The sidewalk that Reus references in fragmented form in her series, In Place Of (2015), is a surface that contains the physical and psychic traces of time. The title of the series evokes transition and suggests the interchangeability of forms and structures that characterizes the urban experience. Mixing in domestic objects and materials—keys and toilet paper pattern imprint—the curb becomes that specific field between inside and out. Reus’s sidewalks contain imprints of textures, small objects, forgotten items. There is a fossil of rat skeleton etched into In Place Of: Sundries, reinforcing the notion of the passage of time and life without specifying its details. There is a footprint. Broken mugs rest on the curb surface in In Place Of: Pin Drop and a pine tree car freshener dangles in In Place Of: Tectonics, suggesting fields of space that contain a variety of components rather than constituting whole structures. The individual objects left on the curbs are missing information. Sculptures of toothpaste containers without any text still retain their fresh message through color and image. Clothes hangers dangle on bike racks. Expertly rendered, the sculptures are full of partial bits of information, clearly incomplete.
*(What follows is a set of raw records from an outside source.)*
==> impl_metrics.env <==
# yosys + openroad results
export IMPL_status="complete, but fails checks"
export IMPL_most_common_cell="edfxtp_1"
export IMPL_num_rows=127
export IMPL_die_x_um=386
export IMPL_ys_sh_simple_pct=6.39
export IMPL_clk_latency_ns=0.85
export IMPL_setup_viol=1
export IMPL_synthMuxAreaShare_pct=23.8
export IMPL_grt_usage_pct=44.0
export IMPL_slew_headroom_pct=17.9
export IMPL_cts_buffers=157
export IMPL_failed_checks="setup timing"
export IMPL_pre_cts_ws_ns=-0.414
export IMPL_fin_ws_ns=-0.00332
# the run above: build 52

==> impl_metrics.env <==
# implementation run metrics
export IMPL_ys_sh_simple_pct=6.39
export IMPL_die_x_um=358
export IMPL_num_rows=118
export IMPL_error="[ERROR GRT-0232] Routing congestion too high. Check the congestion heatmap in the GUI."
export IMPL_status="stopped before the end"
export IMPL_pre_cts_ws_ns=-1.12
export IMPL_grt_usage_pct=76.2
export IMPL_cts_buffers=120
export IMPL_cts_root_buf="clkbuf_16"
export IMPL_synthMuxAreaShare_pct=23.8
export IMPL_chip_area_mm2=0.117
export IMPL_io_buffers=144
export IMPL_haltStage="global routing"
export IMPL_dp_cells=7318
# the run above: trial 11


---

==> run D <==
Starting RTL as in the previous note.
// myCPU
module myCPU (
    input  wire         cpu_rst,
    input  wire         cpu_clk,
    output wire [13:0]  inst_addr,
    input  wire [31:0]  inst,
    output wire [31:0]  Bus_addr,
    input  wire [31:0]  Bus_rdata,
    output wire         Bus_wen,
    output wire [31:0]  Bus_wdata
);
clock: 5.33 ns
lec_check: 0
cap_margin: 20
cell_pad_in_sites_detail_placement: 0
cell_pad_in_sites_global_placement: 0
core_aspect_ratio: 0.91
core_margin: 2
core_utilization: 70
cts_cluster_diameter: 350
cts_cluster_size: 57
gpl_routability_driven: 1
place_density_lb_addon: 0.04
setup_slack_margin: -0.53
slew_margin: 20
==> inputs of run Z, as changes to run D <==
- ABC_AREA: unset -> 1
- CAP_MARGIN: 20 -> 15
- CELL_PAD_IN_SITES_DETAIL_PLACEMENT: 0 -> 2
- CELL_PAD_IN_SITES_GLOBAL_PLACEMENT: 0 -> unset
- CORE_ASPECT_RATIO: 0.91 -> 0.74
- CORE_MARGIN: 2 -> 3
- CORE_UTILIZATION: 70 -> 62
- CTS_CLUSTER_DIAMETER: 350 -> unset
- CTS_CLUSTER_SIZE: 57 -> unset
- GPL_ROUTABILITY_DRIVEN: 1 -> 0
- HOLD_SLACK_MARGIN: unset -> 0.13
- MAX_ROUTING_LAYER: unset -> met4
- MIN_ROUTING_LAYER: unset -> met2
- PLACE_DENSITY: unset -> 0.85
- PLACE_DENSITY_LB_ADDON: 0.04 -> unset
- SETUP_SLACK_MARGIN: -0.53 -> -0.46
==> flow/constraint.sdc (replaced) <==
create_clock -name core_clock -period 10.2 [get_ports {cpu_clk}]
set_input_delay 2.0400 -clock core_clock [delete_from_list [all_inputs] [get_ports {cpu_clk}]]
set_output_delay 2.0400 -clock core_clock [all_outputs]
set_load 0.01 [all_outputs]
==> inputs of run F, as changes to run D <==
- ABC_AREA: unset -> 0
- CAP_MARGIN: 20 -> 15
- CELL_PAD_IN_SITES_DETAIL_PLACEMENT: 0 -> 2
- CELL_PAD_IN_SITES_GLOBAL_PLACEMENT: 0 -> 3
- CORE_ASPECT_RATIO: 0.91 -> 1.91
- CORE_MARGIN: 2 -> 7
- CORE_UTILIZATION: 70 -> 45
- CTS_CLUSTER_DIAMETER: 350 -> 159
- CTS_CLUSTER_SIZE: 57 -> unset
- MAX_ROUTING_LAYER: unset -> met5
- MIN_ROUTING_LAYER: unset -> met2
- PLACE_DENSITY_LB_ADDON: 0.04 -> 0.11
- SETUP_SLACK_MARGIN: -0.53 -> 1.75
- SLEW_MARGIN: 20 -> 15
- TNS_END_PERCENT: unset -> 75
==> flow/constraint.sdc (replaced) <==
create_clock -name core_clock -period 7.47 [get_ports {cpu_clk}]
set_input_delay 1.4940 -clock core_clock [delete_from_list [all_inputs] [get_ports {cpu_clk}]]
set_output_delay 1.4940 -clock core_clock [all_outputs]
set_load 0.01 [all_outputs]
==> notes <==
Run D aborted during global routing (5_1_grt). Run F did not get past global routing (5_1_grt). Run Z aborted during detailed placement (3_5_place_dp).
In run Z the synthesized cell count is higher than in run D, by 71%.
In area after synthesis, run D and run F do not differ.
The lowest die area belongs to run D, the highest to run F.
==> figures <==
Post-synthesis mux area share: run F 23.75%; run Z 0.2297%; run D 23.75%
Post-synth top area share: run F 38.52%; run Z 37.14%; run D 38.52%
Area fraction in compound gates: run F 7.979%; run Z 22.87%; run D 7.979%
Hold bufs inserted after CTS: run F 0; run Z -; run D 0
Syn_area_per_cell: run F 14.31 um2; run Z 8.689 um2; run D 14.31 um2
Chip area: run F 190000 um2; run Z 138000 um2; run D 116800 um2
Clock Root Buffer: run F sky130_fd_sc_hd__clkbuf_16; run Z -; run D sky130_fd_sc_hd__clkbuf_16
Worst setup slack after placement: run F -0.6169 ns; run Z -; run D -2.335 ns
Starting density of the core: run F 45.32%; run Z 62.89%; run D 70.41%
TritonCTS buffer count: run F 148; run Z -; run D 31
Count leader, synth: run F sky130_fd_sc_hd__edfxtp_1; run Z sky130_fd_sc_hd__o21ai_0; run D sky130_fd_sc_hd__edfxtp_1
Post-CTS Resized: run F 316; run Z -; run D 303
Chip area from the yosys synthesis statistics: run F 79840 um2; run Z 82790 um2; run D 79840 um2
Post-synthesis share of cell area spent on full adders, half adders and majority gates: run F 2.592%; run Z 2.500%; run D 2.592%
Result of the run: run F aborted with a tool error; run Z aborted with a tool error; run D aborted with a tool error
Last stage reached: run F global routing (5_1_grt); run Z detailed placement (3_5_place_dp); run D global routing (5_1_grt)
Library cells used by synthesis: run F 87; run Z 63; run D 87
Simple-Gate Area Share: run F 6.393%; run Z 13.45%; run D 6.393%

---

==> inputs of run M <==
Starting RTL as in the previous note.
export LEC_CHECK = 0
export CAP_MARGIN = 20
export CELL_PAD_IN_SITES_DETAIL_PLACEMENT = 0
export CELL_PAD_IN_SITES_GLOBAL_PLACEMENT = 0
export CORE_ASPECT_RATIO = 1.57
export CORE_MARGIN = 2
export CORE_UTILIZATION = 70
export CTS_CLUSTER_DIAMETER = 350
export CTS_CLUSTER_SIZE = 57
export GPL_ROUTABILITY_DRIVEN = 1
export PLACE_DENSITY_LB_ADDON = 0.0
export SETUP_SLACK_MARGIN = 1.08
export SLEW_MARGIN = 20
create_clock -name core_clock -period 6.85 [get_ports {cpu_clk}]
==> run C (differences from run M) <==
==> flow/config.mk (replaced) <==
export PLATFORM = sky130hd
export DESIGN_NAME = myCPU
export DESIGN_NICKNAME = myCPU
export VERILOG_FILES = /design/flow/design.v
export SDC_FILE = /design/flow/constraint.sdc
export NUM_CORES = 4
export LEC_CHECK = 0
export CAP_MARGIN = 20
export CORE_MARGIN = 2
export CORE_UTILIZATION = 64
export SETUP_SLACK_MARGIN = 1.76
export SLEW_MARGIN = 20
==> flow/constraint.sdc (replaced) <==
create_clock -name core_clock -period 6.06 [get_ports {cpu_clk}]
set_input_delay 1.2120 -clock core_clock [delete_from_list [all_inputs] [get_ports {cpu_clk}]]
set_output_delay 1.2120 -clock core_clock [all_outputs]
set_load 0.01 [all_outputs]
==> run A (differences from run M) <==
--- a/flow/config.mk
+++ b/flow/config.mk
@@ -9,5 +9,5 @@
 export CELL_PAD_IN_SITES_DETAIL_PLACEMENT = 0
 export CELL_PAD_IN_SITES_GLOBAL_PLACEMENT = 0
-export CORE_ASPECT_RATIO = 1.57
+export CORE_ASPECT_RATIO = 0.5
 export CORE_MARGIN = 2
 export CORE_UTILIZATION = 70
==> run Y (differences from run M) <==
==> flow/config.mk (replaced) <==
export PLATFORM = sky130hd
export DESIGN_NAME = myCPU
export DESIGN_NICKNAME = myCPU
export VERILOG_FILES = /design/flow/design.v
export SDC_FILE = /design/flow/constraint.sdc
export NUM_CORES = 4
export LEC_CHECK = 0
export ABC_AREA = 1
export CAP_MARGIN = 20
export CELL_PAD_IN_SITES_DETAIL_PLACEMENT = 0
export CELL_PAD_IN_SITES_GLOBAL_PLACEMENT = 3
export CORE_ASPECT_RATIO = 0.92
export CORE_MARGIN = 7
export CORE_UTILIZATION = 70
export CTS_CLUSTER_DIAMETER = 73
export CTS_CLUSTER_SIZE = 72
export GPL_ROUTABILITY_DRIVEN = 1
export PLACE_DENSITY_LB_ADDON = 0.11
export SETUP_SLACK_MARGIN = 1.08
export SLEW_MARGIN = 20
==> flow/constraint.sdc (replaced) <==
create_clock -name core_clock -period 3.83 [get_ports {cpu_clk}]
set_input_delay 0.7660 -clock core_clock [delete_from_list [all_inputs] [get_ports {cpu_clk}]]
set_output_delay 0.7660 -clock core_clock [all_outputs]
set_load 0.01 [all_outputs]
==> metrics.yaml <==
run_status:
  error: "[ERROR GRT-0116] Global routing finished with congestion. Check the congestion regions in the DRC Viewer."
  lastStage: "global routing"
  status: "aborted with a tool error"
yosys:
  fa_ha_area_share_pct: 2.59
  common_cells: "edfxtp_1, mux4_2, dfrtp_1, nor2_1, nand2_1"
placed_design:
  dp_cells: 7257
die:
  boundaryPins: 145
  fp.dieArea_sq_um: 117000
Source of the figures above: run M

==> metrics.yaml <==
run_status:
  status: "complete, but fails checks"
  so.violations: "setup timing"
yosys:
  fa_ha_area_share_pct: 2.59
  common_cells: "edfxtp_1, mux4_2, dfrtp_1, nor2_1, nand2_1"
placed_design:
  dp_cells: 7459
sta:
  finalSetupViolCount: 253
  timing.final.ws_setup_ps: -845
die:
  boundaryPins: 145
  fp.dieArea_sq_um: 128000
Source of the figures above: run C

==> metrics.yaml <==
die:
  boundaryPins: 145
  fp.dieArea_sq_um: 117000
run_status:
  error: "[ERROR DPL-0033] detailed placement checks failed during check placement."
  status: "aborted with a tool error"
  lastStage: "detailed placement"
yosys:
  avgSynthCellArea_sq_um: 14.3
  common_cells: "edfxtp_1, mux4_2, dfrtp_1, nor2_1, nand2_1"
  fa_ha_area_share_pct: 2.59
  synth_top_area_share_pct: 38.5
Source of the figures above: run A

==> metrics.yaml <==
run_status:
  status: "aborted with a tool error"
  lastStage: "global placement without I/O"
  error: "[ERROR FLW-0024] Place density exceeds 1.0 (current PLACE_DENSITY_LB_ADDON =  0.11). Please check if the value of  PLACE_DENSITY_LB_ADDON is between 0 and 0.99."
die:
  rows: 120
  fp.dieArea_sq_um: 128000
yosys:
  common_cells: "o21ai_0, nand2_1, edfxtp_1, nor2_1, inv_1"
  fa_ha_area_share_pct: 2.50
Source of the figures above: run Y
The sidewalk is a product of urban engineering, a largely ignored surface we step on to get from here to there. It’s a space designated to support bodies and facilitate their movement; its curb separates and protects them from danger. It’s the interstitial realm between architecture and the machine-congested street. A majority of life is lived there. Over time, it becomes littered with trash, pieces of gum that could be ancient; its texture is mapped by the events resulting from quick passage. Moldy toast and a cave drawing with a phone number doodled next to it further an archaeological quality to the works; these are things caught in the arc of time. What is dropped on the sidewalk is usually left behind, until Reus returns us to it.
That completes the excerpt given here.